National Instrument 43-101 Disclosure

Dr. Myers is a Member and Chartered Professional Geologist of the Australian Institute of Mining and Metallurgy and an independent Qualified Person as defined by National Instrument 43-101. Dr. Myers has verified the data disclosed, including the sampling, analytical and test data underlying the information and opinions contained in the technical report. The effective date of the estimate of the indicated resource is September 1, 2005. Readers are cautioned that mineral resources which are not mineral reserves do not have demonstrated economic viability. Information on the key assumptions, parameters and methods used to estimate the indicated resource, as well as a discussion of the extent to which relevant issues materially affect the indicated resource estimate may be reviewed in the technical report, which has been filed on SEDAR and may be viewed at:

The information on the historical resource calculated by Placer Amex was provided by Dr. Art D. Ettlinger, P. Geo., the Company's President and Chief Operating Officer and a Qualified Person as defined by National Instrument 43-101. A more detailed discussion of the historical resource is provided in the Company's news release dated May 19, 2005.

About Quincy Energy Corp.

Quincy Energy Corp. is a US company which has acquired drill proven uranium resources in existing uranium mining camps in the United States and Canada, including the Crownpoint and Hosta Butte projects, located in McKinley County, New Mexico, the Hansen (Tallahassee Creek) project, located in Fremont County, Colorado, the Aurora project located in Malheur county, Oregon, the Horse Creek project located in Natrona County, Wyoming, the Arizona Pipes project located in Mohave and Coconino Counties, Arizona and the Elliot Lake project located in Buckles Township, Ontario. Quincy has assembled an experienced team of industry professionals whose mandate is to advance these projects through the permitting stage and into production. Quincy is well positioned to respond to the global demand for uranium arising from increasing consumption of electrical energy and increasing fossil fuel costs.

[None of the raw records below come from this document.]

Source: an optimization exercise on an open RTL-to-GDS flow (aim: small area, a short achievable clock period and few clock cycles). Production flows keep margins and buffers that such runs may drop.
In this exercise RTL edits were held to simulation tests only and were not proved equivalent to the original.

Setup of v5:
## matrix_multiply_engine_core
module matrix_multiply_engine_core
#(
    parameter int MAX_DIM = 8
)
(
    input  logic                                  clk,
    input  logic                                  rst_n,
    input  logic                                  psel,
    input  logic                                  penable,
    input  logic                                  pwrite,
    input  logic [mme_pkg::PADDR_W-1:0]           paddr,
    input  logic [mme_pkg::PDATA_W-1:0]           pwdata,
    output logic [mme_pkg::PDATA_W-1:0]           prdata,
    output logic                                  pready,
    input  logic                                  start,
    output logic                                  busy,
    input  logic [1:0]                            action,
    input  logic [mme_pkg::IDX_W-1:0]             row_index,
    input  logic [mme_pkg::IDX_W-1:0]             col_index,
    input  logic signed [mme_pkg::ELEM_W-1:0]     element_value,
    output logic                                  out_valid,
    output logic [mme_pkg::IDX_W-1:0]             out_row,
    output logic [mme_pkg::IDX_W-1:0]             out_col,
  ...
==> flow/config.mk <==
export PLATFORM = sky130hd
export DESIGN_NAME = matrix_multiply_engine_core
export DESIGN_NICKNAME = matrix_multiply_engine_core
export VERILOG_FILES = /design/flow/design.v
export SDC_FILE = /design/flow/constraint.sdc
export NUM_CORES = 4
export LEC_CHECK = 0
export ABC_CLOCK_PERIOD_IN_PS = 2500
export CAP_MARGIN = 20
export CELL_PAD_IN_SITES_DETAIL_PLACEMENT = 1
export CELL_PAD_IN_SITES_GLOBAL_PLACEMENT = 1
export CORE_MARGIN = 2
export CORE_UTILIZATION = 45
export CTS_CLUSTER_DIAMETER = 150
export CTS_CLUSTER_SIZE = 20
export PLACE_DENSITY = 0.6
export SETUP_SLACK_MARGIN = 5.0
export SLEW_MARGIN = 20
export SYNTH_HIERARCHICAL = 1
export SYNTH_MINIMUM_KEEP_SIZE = 0
==> flow/constraint.sdc <==
create_clock -name core_clock -period 8.0 [get_ports {clk}]
set_input_delay 1.6000 -clock core_clock [delete_from_list [all_inputs] [get_ports {clk}]]
set_output_delay 1.6000 -clock core_clock [all_outputs]
set_load 0.01 [all_outputs]
run.sh (not shown) runs the stock make flow with config.mk's settings and CLKGATE_MAP_FILE= SYNTH_SCRIPT=/design/flow/synth_recipe.tcl, a recipe that flattens the netlist after the stock synthesis.
Testbench counts of v5, summed over its fixed seeds: cycles 7,366.
Setup changes, v5 to v28
--- a/flow/design.v
+++ b/flow/design.v
@@ -5577,32 +5577,30 @@
             default: rdata_nxt = '0;
         endcase
     end
     always_ff @(posedge clk or negedge rst_n)
     begin
         if (!rst_n)
         begin
             rows_m_reg  <= mme_pkg::DIM_RESET;
             inner_k_reg <= mme_pkg::DIM_RESET;
             cols_n_reg  <= mme_pkg::DIM_RESET;
+            rdata_reg   <= '0;
         end
         else
         begin
             rows_m_reg  <= rows_m_nxt;
             inner_k_reg <= inner_k_nxt;
             cols_n_reg  <= cols_n_nxt;
+            rdata_reg   <= rdata_nxt;
         end
     end
-    always_ff @(posedge clk)
-    begin
-        rdata_reg <= rdata_nxt;
-    end
     assign prdata = {{(mme_pkg::PDATA_W-DW){1'b0}}, rdata_reg};
     function automatic logic [IW-1:0] dim_m1(input logic [DW-1:0] dim);
         logic [IW-1:0] r;
         if (dim == '0)
             r = '0;
         else if (dim[3])
             r = IW'(N - 1);
         else
             r = IW'(dim - DW'(1));
         dim_m1 = r;
@@ -5683,45 +5681,47 @@
     begin
         if (!rst_n)
         begin
             busy_reg  <= 1'b0;
             issue_reg <= 1'b0;
             i_reg     <= '0;
             j_reg     <= '0;
             i_oh_reg  <= N'(1);
             j_oh_reg  <= N'(1);
             kmask_reg <= '1;
+            mm1_reg   <= '0;
+            nm1_reg   <= '0;
             v_reg     <= '0;
         end
         else
         begin
             busy_reg  <= busy_nxt;
             issue_reg <= issue_nxt;
             i_reg     <= i_nxt;
             j_reg     <= j_nxt;
             i_oh_reg  <= N'(1) << i_nxt;
             j_oh_reg  <= N'(1) << j_nxt;
             if (!busy_nxt)
             begin
                 for (int t = 0; t < N; t++)
                     kmask_reg[t] <= (IW'(t) <= dim_m1(inner_k_nxt));
             end
+            if (take_compute)
+            begin
+                mm1_reg <= mm1_eff;
+                nm1_reg <= nm1_eff;
+            end
             v_reg <= {v_reg[D-2:0], (take_compute & spec_ok) | issue_reg};
         end
     end
     always_ff @(posedge clk)
     begin
-        if (take_compute)
-        begin
-            mm1_reg <= mm1_eff;
-            nm1_reg <= nm1_eff;
-        end
         l_reg <= {l_reg[D-2:0], take_compute ? (spec_ok && mm1_eff == '0 && nm1_eff == '0)
                                              : (issue_reg & i_end & j_end)};
     end
     always_ff @(posedge clk)
     begin
         if (take_compute)
         begin
             orow_reg <= '0;
             ocol_reg <= '0;
         end
Compared with v5, in v28 final cycle utilization of the critical path has decreased, final area held steady.
Between v28 and v5, the met2 wirelength from detailed routing does not differ in any meaningful way.
Relative to v5, the total number of vias measured on v28 has increased slightly.
Summary: shortest period the worst path allows, v28 better than v5
Testbench counts of v28, summed over its fixed seeds: cycles 7,366.

-- what the ideal ports hide --
No port has a modelled driver above. Below, the same layouts with a new extraction and two added sets of constraints.
Step 1 sets driving cells, clkbuf_16 on the clock port and buf_2 on the other inputs (assumed; they add their load-dependent delay and slew).
Step 2 times the ports against the registers' clock, not the clock port: input delays grow and output delays shrink by t, the midpoint of the rising clock arrivals with the driver on.
a / b / c = no drivers / after step 1 / after step 2; a / b = the first two.
run | shift t [ns] | setup WS [ns] | slew at the worst register clock pin (ns)
v5 | 0.984 | 4.921 / 4.841 / 4.367 | 0.10 / 0.10
v28 | 0.989 | 4.938 / 4.839 / 4.317 | 0.11 / 0.11
After both steps setup and hold are still met in every run listed. The setup slack of v28, which loses most, moves by -0.099 ns with the drivers and by -0.621 ns with both steps.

Information Regarding Forward-Looking Statements: Except for historical information contained herein, the statements in this Press Release are forward-looking statements that are made pursuant to the safe harbor provisions in the Private Securities Legislation Reform Act of 1995. Forward-looking statements involve known and unknown risks and uncertainties, which may cause Quincy's actual results in future periods to differ materially from forecasted results. These risks and uncertainties include, among other things: volatility of natural resource prices; product demand; market competition and risks inherent in Quincy's operations. These and other risks are described in the Company's Annual Report or Form 10-K and other filings with the Securities and Exchange Commission.